From 1997 to 2002, I worked on Ammunition Stockpile Planning
for the Canadian
Forces and the North Atlantic Treaty Organization (NATO).
I developed a computer program called the Marginal AnalysisStockpile Planning Program (MASPP). The
latest version of MASPP was 4.0 published in May 2001.
I used Monte Carlo
simulation to support my algorithmic method of calculating the probability of
destroying N targets with K shots from a guided weapon.
For example, if the single shot kill probability is 0.5 then
on average 5 targets would be killed every 10 shots. However, I proved that the probability of
killing all 5 five targets with 10 shots is only 0.623. Thus to have 95% confidence that all 5 targets will be destroyed, we would need at least 16 shots.
I used my algorithm to draw a curve of the relationship
between the number of shots fired and the probability of killing all the
targets. This curve demonstrated diminishing returns for firing more shots.
Thus, the problem was well-suited to a marginal analysis approach.
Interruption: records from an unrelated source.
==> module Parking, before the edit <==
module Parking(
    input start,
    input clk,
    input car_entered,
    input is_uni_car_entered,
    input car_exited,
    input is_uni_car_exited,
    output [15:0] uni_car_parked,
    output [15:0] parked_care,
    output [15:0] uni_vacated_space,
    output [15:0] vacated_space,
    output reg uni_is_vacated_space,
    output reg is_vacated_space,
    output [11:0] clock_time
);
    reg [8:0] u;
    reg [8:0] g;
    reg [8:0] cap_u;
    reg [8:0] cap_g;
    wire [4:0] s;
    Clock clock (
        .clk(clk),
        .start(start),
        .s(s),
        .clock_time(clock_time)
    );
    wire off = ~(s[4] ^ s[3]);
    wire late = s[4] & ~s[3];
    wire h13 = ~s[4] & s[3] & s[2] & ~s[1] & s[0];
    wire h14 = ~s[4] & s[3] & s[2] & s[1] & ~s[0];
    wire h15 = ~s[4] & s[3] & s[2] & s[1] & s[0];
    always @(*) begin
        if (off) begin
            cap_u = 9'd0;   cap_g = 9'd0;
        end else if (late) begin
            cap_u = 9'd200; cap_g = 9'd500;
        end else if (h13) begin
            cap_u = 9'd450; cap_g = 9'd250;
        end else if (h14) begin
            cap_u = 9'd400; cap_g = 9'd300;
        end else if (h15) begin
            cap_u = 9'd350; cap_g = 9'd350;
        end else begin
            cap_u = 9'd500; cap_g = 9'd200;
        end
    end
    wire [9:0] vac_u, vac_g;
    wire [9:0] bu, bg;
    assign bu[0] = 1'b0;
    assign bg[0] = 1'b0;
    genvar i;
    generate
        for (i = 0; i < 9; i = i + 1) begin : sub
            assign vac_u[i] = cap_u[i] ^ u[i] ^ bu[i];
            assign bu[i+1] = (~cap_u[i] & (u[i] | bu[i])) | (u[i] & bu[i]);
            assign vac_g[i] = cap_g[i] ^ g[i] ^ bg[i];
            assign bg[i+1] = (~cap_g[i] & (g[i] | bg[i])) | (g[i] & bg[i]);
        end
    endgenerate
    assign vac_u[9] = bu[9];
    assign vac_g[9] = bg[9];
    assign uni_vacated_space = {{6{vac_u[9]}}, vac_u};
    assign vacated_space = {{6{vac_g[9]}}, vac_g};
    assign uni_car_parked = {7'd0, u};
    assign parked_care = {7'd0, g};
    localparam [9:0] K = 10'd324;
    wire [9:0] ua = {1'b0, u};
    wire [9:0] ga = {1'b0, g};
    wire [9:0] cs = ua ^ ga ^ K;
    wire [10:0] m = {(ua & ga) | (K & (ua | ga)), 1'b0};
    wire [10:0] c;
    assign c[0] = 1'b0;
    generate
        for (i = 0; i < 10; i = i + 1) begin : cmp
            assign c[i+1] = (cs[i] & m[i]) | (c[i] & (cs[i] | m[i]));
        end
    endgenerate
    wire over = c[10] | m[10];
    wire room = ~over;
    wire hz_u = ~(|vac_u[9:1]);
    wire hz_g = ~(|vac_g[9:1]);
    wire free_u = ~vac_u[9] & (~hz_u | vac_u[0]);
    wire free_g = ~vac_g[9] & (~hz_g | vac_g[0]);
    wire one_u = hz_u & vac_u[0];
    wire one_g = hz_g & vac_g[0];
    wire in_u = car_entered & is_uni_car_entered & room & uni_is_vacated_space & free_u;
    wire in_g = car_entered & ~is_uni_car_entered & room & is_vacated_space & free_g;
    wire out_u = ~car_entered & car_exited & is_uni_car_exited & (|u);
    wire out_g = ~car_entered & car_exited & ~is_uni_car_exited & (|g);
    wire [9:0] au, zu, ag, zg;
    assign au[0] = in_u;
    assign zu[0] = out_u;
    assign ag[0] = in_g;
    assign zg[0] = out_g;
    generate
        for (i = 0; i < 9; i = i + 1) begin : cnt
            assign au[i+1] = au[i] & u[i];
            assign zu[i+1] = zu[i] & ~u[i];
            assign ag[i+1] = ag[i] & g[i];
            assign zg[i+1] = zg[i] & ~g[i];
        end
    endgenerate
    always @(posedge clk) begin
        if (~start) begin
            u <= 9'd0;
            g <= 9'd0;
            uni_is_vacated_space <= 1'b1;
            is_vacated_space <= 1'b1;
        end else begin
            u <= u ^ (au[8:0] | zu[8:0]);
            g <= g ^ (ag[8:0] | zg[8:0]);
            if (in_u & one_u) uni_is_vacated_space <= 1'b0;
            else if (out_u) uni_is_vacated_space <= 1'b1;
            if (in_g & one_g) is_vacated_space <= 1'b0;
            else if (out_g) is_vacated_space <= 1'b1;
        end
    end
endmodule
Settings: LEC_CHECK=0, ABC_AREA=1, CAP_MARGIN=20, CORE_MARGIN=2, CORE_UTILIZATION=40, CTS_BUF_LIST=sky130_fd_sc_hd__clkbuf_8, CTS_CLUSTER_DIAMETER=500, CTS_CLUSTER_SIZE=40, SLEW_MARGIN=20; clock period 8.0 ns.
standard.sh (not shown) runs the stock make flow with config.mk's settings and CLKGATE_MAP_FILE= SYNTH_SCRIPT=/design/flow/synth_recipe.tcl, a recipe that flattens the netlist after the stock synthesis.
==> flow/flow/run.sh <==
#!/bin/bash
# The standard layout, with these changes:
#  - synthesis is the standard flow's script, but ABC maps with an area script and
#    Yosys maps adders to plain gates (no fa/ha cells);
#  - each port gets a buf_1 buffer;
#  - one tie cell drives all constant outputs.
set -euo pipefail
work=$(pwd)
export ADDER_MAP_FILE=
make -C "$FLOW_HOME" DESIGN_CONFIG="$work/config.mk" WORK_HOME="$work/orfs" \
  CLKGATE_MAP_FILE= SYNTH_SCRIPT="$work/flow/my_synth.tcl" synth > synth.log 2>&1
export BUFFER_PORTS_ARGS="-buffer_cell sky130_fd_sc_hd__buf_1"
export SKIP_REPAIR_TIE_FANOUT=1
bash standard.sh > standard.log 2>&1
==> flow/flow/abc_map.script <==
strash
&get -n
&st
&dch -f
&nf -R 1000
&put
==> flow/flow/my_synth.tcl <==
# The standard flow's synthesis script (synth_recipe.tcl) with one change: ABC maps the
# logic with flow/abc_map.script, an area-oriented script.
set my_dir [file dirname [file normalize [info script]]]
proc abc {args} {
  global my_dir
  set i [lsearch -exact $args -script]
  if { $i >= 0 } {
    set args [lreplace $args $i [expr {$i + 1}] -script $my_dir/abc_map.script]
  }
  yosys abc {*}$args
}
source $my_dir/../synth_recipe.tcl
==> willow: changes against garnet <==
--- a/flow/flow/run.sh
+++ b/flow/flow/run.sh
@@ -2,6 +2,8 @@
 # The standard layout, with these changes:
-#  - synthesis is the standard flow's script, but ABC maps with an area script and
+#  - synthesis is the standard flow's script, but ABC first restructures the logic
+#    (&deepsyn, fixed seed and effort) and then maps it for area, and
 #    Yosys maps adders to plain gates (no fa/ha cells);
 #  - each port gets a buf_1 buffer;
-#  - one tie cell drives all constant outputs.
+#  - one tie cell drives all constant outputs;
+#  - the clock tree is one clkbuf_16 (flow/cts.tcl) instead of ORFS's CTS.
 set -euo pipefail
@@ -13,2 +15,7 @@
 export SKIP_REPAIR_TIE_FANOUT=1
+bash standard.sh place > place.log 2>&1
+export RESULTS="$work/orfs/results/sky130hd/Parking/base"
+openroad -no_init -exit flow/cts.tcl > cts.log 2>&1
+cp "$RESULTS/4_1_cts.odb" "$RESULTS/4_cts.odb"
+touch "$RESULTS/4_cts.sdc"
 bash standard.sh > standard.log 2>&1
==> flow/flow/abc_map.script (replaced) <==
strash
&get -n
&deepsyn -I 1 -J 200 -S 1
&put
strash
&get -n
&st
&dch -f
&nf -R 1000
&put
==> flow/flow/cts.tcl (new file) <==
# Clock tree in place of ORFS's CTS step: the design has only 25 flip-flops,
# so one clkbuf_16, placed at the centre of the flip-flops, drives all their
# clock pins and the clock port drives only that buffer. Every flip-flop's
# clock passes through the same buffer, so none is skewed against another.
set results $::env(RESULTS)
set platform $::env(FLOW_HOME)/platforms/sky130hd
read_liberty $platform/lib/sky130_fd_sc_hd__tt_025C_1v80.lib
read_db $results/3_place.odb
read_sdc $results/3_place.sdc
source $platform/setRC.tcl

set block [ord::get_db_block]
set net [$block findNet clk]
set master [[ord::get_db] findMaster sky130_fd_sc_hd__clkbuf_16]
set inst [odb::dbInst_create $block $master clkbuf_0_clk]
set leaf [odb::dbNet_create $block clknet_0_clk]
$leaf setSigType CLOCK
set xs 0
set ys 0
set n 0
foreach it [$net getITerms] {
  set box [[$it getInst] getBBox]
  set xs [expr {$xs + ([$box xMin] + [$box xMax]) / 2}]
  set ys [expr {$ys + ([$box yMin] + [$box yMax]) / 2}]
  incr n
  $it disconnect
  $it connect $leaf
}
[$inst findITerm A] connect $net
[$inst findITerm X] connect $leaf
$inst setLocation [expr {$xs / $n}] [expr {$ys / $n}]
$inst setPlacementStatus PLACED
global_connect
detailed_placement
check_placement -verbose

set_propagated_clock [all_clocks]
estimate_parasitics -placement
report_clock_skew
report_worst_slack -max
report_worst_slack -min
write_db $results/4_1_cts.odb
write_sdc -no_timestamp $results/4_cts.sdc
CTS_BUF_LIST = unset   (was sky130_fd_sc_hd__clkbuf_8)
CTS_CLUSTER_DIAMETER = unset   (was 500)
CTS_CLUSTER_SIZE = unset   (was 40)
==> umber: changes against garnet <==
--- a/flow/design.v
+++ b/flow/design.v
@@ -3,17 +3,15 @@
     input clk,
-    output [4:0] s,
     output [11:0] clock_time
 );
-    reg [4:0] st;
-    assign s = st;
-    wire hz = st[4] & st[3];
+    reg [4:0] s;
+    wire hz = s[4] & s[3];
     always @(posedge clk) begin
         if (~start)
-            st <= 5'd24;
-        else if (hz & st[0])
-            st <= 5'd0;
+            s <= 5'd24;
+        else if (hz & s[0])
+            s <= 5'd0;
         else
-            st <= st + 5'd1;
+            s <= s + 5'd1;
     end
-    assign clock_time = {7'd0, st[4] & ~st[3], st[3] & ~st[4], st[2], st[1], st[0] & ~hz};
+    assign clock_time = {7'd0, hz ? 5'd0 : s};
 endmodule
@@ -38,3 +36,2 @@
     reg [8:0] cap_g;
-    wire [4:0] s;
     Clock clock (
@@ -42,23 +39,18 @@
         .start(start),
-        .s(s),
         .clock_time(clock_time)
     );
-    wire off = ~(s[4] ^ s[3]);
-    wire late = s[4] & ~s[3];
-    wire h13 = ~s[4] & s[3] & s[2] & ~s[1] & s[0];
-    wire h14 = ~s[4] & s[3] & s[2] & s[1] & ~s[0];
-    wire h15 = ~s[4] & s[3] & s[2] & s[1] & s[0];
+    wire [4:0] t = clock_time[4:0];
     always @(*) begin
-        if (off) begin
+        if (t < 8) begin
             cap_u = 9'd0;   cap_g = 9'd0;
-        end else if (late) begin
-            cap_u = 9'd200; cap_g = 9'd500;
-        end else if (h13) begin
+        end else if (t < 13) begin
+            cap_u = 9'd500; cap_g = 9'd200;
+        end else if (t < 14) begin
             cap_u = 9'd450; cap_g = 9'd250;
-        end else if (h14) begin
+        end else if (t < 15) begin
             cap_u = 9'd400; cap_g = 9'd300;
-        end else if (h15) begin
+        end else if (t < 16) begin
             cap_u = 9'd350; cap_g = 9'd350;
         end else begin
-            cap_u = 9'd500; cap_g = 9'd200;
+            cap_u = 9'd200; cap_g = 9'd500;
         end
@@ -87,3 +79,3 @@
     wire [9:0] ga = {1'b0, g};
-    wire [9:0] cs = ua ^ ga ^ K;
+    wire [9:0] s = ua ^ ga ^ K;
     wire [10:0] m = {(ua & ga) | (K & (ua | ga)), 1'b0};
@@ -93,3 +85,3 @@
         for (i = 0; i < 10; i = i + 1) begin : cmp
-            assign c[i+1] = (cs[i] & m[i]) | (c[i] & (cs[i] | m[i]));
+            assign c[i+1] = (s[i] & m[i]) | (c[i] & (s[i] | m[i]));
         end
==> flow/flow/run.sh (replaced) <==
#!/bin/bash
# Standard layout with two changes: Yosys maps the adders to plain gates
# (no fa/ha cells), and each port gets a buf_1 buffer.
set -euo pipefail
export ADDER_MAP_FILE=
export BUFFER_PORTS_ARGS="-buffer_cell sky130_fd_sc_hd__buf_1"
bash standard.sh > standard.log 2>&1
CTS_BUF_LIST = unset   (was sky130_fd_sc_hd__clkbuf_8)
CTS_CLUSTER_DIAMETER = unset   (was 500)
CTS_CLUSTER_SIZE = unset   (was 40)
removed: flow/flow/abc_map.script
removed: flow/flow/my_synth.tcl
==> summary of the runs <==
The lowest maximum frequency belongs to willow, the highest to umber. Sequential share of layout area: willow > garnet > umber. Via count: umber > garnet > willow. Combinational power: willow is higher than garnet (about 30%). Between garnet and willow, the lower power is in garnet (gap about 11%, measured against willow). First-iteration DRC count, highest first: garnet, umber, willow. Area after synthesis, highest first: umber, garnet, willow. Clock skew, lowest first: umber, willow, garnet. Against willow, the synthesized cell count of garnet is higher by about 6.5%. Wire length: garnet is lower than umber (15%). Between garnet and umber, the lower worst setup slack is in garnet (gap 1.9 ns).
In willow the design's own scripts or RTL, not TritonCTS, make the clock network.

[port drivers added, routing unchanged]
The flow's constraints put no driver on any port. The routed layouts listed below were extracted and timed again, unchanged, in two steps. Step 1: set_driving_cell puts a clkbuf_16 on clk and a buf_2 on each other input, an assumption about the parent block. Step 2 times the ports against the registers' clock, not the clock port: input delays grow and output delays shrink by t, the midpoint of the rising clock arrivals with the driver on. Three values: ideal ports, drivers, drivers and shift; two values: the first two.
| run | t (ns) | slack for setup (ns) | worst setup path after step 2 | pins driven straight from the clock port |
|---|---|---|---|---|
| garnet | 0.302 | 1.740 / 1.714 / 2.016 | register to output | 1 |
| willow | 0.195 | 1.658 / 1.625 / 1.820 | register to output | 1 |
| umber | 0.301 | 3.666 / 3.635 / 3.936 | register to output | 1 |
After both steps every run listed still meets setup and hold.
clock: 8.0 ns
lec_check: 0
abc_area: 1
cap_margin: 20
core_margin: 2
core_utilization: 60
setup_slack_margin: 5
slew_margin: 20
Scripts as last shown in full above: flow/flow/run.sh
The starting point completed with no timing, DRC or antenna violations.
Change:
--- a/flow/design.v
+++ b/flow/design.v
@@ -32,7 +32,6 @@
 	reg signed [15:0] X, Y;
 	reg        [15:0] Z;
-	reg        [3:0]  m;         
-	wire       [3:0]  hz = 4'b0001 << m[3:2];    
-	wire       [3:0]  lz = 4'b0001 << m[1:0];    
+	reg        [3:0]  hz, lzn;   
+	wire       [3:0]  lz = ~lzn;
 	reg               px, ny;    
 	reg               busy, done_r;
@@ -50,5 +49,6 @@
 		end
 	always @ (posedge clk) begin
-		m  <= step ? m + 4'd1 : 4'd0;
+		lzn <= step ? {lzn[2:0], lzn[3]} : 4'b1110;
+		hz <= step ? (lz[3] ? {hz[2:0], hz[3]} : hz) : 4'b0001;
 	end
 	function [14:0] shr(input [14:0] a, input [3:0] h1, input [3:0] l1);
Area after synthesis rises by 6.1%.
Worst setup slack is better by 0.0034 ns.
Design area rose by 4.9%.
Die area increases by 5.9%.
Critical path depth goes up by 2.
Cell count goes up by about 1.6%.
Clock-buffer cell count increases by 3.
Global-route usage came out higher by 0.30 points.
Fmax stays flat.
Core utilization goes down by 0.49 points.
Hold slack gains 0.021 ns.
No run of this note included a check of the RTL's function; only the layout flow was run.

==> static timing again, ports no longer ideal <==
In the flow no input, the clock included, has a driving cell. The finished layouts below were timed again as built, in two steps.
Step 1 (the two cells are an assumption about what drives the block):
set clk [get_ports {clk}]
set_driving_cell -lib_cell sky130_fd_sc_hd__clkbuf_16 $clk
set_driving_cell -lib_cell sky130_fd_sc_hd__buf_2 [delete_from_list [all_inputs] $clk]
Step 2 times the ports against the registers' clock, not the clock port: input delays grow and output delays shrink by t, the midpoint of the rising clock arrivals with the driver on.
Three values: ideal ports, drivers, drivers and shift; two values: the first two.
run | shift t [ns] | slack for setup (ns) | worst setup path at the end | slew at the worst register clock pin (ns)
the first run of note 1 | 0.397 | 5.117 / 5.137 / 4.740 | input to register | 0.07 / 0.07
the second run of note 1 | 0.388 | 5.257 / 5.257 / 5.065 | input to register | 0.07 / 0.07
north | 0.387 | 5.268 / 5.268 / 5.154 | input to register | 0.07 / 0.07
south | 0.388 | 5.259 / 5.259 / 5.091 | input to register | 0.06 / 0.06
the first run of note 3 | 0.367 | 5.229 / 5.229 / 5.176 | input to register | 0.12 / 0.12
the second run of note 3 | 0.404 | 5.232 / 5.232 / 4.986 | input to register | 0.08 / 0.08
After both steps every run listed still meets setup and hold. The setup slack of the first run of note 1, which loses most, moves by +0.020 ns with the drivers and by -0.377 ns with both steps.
This is an optimization exercise on Yosys and OpenROAD, whose aim is small area, a short achievable clock period and few clock cycles per item, not a production implementation. RTL that was checked went through simulation tests only; none was proved equivalent to the original.

==> inputs of branch fjord <==
Design Convolution_without_pipeline, start of the top module:
module Convolution_without_pipeline(
    clk, rst_n, in_valid,
    In_IFM_1, In_IFM_2, In_IFM_3, In_IFM_4, In_IFM_5, In_IFM_6, In_IFM_7, In_IFM_8, In_IFM_9,
    In_Weight_1, In_Weight_2, In_Weight_3, In_Weight_4, In_Weight_5, In_Weight_6, In_Weight_7, In_Weight_8, In_Weight_9,
    out_valid, Out_OFM
    );
==> flow/config.mk <==
export PLATFORM = sky130hd
export DESIGN_NAME = Convolution_without_pipeline
export DESIGN_NICKNAME = Convolution_without_pipeline
export VERILOG_FILES = /design/flow/design.v
export SDC_FILE = /design/flow/constraint.sdc
export NUM_CORES = 4
export LEC_CHECK = 0
export CAP_MARGIN = 20
export CORE_MARGIN = 2
export CORE_UTILIZATION = 55
export GPL_ROUTABILITY_DRIVEN = 0
export SETUP_SLACK_MARGIN = 4.3
export SLEW_MARGIN = 20
export SYNTH_HIERARCHICAL = 1
export SYNTH_MINIMUM_KEEP_SIZE = 0
==> flow/constraint.sdc <==
create_clock -name core_clock -period 10.0 [get_ports {clk}]
set_input_delay 2.0000 -clock core_clock [delete_from_list [all_inputs] [get_ports {clk}]]
set_output_delay 2.0000 -clock core_clock [all_outputs]
set_load 0.01 [all_outputs]
standard.sh (not shown) runs the stock make flow with config.mk's settings and CLKGATE_MAP_FILE= SYNTH_SCRIPT=/design/flow/synth_recipe.tcl, a recipe that flattens the netlist after the stock synthesis.
==> flow/flow/run.sh <==
#!/bin/bash
# Own flow: the standard flow (standard.sh) with its synthesis unchanged.
# The layout steps only differ in two ways:
#  * the delay cells (clkdlybuf4s*, dlygate*, dlymetal*) are not used, so the
#    port buffers and the resizer use ordinary buffers instead;
#  * buffer_ports uses buf_2 for the port buffers.
set -euo pipefail
bash standard.sh synth > synth.log 2>&1
PLATFORM_DONT_USE="sky130_fd_sc_hd__probe_p_8 sky130_fd_sc_hd__probec_p_8 sky130_fd_sc_hd__lpflow_bleeder_1 sky130_fd_sc_hd__lpflow_clkbufkapwr_1 sky130_fd_sc_hd__lpflow_clkbufkapwr_16 sky130_fd_sc_hd__lpflow_clkbufkapwr_2 sky130_fd_sc_hd__lpflow_clkbufkapwr_4 sky130_fd_sc_hd__lpflow_clkbufkapwr_8 sky130_fd_sc_hd__lpflow_clkinvkapwr_1 sky130_fd_sc_hd__lpflow_clkinvkapwr_16 sky130_fd_sc_hd__lpflow_clkinvkapwr_2 sky130_fd_sc_hd__lpflow_clkinvkapwr_4 sky130_fd_sc_hd__lpflow_clkinvkapwr_8 sky130_fd_sc_hd__lpflow_decapkapwr_12 sky130_fd_sc_hd__lpflow_decapkapwr_3 sky130_fd_sc_hd__lpflow_decapkapwr_4 sky130_fd_sc_hd__lpflow_decapkapwr_6 sky130_fd_sc_hd__lpflow_decapkapwr_8 sky130_fd_sc_hd__lpflow_inputiso0n_1 sky130_fd_sc_hd__lpflow_inputiso0p_1 sky130_fd_sc_hd__lpflow_inputiso1n_1 sky130_fd_sc_hd__lpflow_inputiso1p_1 sky130_fd_sc_hd__lpflow_inputisolatch_1 sky130_fd_sc_hd__lpflow_isobufsrc_1 sky130_fd_sc_hd__lpflow_isobufsrc_16 sky130_fd_sc_hd__lpflow_isobufsrc_2 sky130_fd_sc_hd__lpflow_isobufsrc_4 sky130_fd_sc_hd__lpflow_isobufsrc_8 sky130_fd_sc_hd__lpflow_isobufsrckapwr_16 sky130_fd_sc_hd__lpflow_lsbuf_lh_hl_isowell_tap_1 sky130_fd_sc_hd__lpflow_lsbuf_lh_hl_isowell_tap_2 sky130_fd_sc_hd__lpflow_lsbuf_lh_hl_isowell_tap_4 sky130_fd_sc_hd__lpflow_lsbuf_lh_isowell_4 sky130_fd_sc_hd__lpflow_lsbuf_lh_isowell_tap_1 sky130_fd_sc_hd__lpflow_lsbuf_lh_isowell_tap_2 sky130_fd_sc_hd__lpflow_lsbuf_lh_isowell_tap_4"
DELAY_CELLS="sky130_fd_sc_hd__clkdlybuf4s15_1 sky130_fd_sc_hd__clkdlybuf4s15_2 sky130_fd_sc_hd__clkdlybuf4s18_1 sky130_fd_sc_hd__clkdlybuf4s18_2 sky130_fd_sc_hd__clkdlybuf4s25_1 sky130_fd_sc_hd__clkdlybuf4s25_2 sky130_fd_sc_hd__clkdlybuf4s50_1 sky130_fd_sc_hd__clkdlybuf4s50_2 sky130_fd_sc_hd__dlygate4sd1_1 sky130_fd_sc_hd__dlygate4sd2_1 sky130_fd_sc_hd__dlygate4sd3_1 sky130_fd_sc_hd__dlymetal6s2s_1 sky130_fd_sc_hd__dlymetal6s4s_1 sky130_fd_sc_hd__dlymetal6s6s_1"
bash standard.sh "DONT_USE_CELLS=$PLATFORM_DONT_USE $DELAY_CELLS" \
  "BUFFER_PORTS_ARGS=-buffer_cell sky130_fd_sc_hd__buf_2" finish > layout.log 2>&1
==> inputs of branch xenon, as changes to branch fjord <==
CORE_UTILIZATION = 65   (was 55)
SETUP_SLACK_MARGIN = 4.4   (was 4.3)
==> inputs of branch violet, as changes to branch fjord <==
CORE_UTILIZATION = 40   (was 55)
SETUP_SLACK_MARGIN = 4.5   (was 4.3)
==> flow_summary.yaml <==
global_routing:
  grt_pass1_wl_mm: 76.37
final_layout:
  nets: 2182
  clockNetworkAreaShare_pct: 0.9999
  fin_cells: 2019
detailed_routing:
  met3_length_mm: 4.496
  drtIter0Drc: 1141
  routed_wl_mm: 49.50
worst_setup_path:
  slowest_delay_ns: 0.51
status:
  status: "complete, no violations"
die:
  rows: 74
clocking:
  cts_repair_resize_count: 40
Source of the figures above: branch violet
To demonstrate that this algorithm was correct, I ran a
Monte Carlo simulation of an individual
ammunition type against an individual target type. Then I matched the algorithm's probability density
and cumulative probability functions against the simulation's frequency and percentile
curves.
The stockpile planning problem that I examined involved many
different scenarios in which it was assumed that the stockpile needed to
be sufficiently large to handle one mid-intensity conflict and two “other than war”
conflicts in so-called "peacetime".
Each type of ammunition was assigned to destroy a certain
number of targets of each target type in each scenario. So if ammunition type 1 was assigned to three
types of targets in the three scenarios, we needed to compute nine cumulative
probability functions.
In MASPP 4.0, the convolution of these nine cumulative
probability functions was estimated using Monte Carlo
simulation. This method was very similar
to the one-on-one Monte Carlo simulation
described above. The only difference is
that I ran the one-on-one case for each scenario combination and for all
targets in each scenario within that scenario combination. Then I summed the
number of rounds required to obtain an individual trial. I ran 999 trials, then sorted the results to
obtain percentile approximations of the cumulative probability curves.
For each ammunition type, a cumulative probability function
was simulated. Then if we wanted to have 95% confidence of destroying all of
the targets in all of the scenarios, we would trace up the cumulative
probability functions until the 0.95 point is reached for all of the ammunition
types.
MASPP 4.0 was a good example of how Monte Carlo simulation and marginal analysis could be used together.